3. Home heating is still a car crash!
The UK is keeping up its tradition of doing very badly on heating. Insulation and heat pump installations need to speed up dramatically. There has also been a COVID-affected rise in home heating emissions. This is likely to change this winter as fuel prices impact, tragically, the poorest in our society most acutely.
4. Buying second hand and repairing on the rise
Our own survey data shows significant increases in buying second hand and repairing this year. In theory this should lead to real reductions in consumption of new goods, and feed through to reduced carbon figures in time, though this is not visible in the data yet.
5. Company carbon reporting is moving at pace
Proper reporting of full company emissions rose from 37% to 60% of the companies we surveyed this year. Whilst this is good, there are still critical issues with the quality of some of this reporting and little evidence that emissions reported are moving in the right direction at the right speed. What data we do have, which is old, shows emissions growth which is why the consumer goods sector is marked red.
6. Some possible food waste reductions
Research from WRAP suggests the pandemic also saw short-lived positive changes in household food waste, as people had more time to plan and prepare food. But there are no figures available for this since 2018, so we can’t report on this indicator this time.
7. We're not moving fast enough
Now that transport emissions are retuning to normal, UK consumption emissions reductions as a whole are not on track.
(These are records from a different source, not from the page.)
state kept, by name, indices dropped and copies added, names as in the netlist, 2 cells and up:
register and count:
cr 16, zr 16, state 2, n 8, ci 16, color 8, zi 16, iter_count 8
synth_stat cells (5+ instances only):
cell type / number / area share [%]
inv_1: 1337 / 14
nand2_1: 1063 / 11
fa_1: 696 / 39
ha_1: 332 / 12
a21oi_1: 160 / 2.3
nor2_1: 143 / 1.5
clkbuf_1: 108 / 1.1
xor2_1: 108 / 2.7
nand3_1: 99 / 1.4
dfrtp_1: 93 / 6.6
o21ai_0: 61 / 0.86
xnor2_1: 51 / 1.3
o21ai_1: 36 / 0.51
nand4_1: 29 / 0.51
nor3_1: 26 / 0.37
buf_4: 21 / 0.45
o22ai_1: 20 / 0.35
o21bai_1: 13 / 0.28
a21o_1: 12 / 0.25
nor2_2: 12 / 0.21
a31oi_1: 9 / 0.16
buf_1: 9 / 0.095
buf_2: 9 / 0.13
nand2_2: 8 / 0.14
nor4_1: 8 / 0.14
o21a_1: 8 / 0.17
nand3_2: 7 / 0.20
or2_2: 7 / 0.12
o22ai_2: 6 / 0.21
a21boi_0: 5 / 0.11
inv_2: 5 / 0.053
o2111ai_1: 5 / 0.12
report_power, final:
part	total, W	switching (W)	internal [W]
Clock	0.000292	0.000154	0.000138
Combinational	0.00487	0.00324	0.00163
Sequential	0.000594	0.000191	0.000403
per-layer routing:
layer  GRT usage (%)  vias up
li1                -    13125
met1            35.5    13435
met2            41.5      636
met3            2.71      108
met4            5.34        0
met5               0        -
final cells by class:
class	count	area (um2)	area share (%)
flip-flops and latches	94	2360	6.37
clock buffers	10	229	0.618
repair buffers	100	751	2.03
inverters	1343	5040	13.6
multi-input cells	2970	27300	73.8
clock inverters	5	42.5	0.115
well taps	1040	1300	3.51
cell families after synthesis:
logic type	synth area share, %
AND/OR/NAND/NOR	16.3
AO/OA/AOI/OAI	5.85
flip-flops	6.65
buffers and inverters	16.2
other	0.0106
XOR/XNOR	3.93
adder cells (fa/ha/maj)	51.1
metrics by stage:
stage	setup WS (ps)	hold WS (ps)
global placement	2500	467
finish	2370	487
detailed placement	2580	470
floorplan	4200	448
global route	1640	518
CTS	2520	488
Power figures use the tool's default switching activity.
[config.mk]
export PLATFORM = sky130hd
export DESIGN_NAME = fetch_stage_flat
export DESIGN_NICKNAME = d
export VERILOG_FILES = /design/src/rtl/cpu_pkg.sv /design/src/rtl/fetch_stage_if.sv /design/src/rtl/fetch_queue.sv /design/src/rtl/fetch_stage.sv /design/src/flat_wrapper.sv
export SDC_FILE = /design/constraint.sdc
export NUM_CORES = 1
export LEC_CHECK = 0
export ABC_AREA = 1
export CORE_ASPECT_RATIO = 0.9
export CORE_MARGIN = 2
export CORE_UTILIZATION = 55
export CTS_CLUSTER_DIAMETER = 120
export DETAILED_ROUTE_END_ITERATION = 6
export HOLD_SLACK_MARGIN = 0.08
export PLACE_DENSITY_LB_ADDON = 0.25
export RECOVER_POWER = 25
export SLEW_MARGIN = 20
export SYNTH_ARGS = -nofsm -noshare
export SYNTH_HDL_FRONTEND = slang
export SYNTH_SLANG_ARGS = --single-unit
export TNS_END_PERCENT = 50
[constraint.sdc]
create_clock -name clk -period 4.35 [get_ports clk]
set_clock_uncertainty 0.2 [all_clocks]
set_input_delay 0.87 -clock clk [delete_from_list [all_inputs] [get_ports clk]]
set_output_delay 0.87 -clock clk [all_outputs]
set_load 0.005 [all_outputs]
[src/rtl/cpu_pkg.sv]
// Types and constants shared across the CPU front end.
// The fetch stage and its queue import this package.
package cpu_pkg;

  localparam int INST_BYTES = 4;

  typedef enum logic {
    RUN  = 1'b0,
    HALT = 1'b1
  } fetch_state_t;

  typedef struct packed {
    logic [31:0] pc;
    logic [31:0] inst;
    logic        fault;
  } fetch_entry_t;

endpackage

[src/rtl/fetch_stage_if.sv]
// Fetch stage bus bundle: code memory port, redirect input and decode handshake.
// The master modport is the fetch side; the slave modport is the memory/decode side.
interface fetch_stage_if;

  logic [31:0] imem_addr;
  logic [31:0] imem_inst;
  logic        redirect_valid;
  logic [31:0] redirect_pc;
  logic        out_valid;
  logic        out_ready;
  logic [31:0] out_inst;
  logic [31:0] out_pc;
  logic        out_fault;

  modport master (
    output imem_addr,
    input  imem_inst,
    input  redirect_valid,
    input  redirect_pc,
    output out_valid,
    input  out_ready,
    output out_inst,
    output out_pc,
    output out_fault
  );

  modport slave (
    input  imem_addr,
    output imem_inst,
    output redirect_valid,
    output redirect_pc,
    input  out_valid,
    output out_ready,
    input  out_inst,
    input  out_pc,
    input  out_fault
  );

endinterface
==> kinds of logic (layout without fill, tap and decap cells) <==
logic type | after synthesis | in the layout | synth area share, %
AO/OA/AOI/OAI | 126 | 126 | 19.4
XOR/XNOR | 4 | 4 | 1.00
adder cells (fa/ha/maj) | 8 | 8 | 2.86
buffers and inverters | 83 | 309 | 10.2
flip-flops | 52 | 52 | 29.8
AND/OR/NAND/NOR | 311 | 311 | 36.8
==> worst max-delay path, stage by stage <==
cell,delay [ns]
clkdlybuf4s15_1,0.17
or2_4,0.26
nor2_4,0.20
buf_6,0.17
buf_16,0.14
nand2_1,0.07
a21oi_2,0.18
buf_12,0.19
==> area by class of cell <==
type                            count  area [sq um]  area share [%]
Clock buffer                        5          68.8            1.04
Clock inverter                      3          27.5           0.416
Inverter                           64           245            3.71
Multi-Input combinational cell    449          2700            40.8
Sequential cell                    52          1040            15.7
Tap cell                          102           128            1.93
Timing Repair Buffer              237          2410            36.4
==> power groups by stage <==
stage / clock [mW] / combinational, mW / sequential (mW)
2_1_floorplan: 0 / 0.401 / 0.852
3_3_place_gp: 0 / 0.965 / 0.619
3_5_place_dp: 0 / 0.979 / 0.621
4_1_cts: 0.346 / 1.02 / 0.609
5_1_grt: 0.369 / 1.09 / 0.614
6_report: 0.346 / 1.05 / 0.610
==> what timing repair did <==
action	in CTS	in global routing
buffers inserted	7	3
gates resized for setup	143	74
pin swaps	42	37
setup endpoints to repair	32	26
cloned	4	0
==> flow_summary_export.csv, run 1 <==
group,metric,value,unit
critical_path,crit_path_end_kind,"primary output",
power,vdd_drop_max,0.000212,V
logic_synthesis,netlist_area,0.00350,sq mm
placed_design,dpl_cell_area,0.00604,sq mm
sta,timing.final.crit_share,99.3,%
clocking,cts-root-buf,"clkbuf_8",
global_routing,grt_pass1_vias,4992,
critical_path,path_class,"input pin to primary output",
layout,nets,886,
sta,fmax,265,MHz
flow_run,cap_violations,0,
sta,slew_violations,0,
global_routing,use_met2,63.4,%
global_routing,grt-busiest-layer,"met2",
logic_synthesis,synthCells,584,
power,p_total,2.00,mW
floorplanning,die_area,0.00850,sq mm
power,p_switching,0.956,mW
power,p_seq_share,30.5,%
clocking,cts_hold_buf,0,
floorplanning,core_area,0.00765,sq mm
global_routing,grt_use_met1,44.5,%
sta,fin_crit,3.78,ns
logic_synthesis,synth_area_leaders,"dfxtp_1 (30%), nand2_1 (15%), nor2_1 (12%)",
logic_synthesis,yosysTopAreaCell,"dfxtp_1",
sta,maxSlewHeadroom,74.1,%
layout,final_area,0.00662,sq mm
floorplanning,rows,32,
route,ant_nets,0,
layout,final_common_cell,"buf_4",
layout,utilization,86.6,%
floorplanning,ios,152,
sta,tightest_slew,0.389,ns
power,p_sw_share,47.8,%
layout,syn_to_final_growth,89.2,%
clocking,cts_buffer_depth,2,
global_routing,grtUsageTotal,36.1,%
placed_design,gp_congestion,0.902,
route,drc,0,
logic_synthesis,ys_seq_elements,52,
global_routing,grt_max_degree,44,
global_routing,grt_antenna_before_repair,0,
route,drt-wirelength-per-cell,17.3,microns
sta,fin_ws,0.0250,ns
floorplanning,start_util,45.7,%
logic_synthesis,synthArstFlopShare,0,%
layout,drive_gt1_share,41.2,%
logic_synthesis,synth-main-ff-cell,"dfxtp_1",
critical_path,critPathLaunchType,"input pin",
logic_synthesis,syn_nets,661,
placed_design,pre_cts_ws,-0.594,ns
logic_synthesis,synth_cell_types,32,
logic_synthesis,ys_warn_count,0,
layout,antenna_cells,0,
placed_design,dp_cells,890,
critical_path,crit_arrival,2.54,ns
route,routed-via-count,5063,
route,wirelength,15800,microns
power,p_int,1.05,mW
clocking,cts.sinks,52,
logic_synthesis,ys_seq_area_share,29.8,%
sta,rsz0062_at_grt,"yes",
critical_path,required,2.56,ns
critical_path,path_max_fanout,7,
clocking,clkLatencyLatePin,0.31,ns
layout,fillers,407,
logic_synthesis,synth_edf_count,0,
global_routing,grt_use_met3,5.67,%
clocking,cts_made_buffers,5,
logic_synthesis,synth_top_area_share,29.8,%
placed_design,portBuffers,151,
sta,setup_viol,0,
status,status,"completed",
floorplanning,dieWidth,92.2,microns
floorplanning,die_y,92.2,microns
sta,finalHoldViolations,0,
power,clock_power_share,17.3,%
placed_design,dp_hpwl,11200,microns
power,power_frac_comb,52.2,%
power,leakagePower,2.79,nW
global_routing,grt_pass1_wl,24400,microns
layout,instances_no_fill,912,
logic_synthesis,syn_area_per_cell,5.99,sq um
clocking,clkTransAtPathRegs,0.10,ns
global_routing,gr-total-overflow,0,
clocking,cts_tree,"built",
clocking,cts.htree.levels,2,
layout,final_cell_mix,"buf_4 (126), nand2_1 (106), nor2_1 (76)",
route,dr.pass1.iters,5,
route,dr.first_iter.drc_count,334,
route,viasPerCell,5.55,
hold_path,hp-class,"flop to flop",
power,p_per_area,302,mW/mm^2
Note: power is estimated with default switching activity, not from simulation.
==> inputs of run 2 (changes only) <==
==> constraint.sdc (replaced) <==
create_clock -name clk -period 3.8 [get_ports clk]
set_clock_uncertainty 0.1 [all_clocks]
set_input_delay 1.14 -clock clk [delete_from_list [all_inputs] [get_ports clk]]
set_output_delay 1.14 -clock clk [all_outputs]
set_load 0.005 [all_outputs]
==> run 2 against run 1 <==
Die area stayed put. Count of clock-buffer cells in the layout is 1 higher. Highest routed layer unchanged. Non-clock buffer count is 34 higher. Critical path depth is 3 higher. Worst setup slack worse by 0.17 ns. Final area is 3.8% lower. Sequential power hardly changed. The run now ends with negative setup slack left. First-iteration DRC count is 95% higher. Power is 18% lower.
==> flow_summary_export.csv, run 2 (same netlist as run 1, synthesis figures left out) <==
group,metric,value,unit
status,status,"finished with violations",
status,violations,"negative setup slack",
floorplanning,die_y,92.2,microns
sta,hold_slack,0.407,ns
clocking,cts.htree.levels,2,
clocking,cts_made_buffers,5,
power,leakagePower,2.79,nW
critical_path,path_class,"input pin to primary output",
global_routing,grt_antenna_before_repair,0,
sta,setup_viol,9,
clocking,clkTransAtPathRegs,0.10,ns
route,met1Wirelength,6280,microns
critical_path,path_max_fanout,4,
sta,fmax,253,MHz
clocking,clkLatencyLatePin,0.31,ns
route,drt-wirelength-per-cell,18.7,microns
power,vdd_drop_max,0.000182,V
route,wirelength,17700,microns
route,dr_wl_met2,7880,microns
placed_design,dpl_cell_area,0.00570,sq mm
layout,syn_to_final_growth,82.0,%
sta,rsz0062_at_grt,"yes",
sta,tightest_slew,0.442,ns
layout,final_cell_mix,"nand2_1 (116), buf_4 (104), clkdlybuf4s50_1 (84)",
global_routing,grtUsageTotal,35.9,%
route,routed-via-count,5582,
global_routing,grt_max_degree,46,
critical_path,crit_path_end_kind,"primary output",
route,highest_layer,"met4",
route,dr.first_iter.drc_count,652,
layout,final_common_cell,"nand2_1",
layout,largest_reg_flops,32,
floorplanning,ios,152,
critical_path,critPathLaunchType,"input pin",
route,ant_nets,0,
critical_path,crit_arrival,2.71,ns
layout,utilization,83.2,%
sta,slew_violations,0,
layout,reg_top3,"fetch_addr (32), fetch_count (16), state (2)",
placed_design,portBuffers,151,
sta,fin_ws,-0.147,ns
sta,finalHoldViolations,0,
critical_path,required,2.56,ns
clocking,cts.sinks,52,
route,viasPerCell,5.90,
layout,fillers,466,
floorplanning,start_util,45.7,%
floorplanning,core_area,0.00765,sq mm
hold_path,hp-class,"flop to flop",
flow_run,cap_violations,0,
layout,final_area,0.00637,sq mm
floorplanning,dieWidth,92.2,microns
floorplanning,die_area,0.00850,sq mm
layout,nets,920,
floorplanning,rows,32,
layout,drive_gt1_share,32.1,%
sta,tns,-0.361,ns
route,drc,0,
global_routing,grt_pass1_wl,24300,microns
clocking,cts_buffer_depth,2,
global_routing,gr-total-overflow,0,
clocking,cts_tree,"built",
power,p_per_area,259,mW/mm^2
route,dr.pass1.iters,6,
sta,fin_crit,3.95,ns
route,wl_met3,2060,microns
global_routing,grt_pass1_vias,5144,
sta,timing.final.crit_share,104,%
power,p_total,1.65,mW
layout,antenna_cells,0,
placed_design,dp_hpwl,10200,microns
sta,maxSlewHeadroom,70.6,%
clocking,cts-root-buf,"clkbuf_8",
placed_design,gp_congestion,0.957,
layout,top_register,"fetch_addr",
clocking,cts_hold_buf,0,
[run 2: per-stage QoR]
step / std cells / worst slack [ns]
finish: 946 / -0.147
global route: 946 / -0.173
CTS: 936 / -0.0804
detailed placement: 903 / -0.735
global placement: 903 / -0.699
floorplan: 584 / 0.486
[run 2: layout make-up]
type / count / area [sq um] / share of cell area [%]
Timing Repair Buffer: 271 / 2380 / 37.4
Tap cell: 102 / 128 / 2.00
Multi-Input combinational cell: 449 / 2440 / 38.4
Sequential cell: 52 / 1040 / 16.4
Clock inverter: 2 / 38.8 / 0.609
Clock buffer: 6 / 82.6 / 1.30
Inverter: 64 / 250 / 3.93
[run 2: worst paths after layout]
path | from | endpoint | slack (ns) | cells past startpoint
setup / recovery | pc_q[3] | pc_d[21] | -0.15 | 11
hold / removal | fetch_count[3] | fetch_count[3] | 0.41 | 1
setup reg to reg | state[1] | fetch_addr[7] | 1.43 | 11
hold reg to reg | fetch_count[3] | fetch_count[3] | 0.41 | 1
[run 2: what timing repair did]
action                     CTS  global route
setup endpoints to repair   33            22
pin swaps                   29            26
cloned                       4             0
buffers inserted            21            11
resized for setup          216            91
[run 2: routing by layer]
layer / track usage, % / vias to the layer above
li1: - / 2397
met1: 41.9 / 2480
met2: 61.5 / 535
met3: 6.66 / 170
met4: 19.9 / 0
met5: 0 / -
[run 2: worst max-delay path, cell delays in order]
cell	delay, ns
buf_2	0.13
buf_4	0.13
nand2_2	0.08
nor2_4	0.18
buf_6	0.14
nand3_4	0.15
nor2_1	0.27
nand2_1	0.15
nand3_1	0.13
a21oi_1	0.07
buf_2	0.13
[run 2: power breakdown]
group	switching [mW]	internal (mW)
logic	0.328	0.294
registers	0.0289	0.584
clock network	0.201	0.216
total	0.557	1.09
This is not really news to anyone involved in climate campaigning and is true of wider UK emissions too.
8. The quality of data needs urgent attention
When we try to answer the climate gap question, we are finding that, in some cases, the best available data is three years old. It is not possible to manage an economy rationally towards urgent climate goals without meaningful and timely performance data. It is instructive to compare the resources the ONS has to produce (say) monthly inflation figures, with those it has for climate impact reports.
Other key management tools - like Home Energy Performance Certificate (EPC) ratings – need urgent attention too, see the heating section.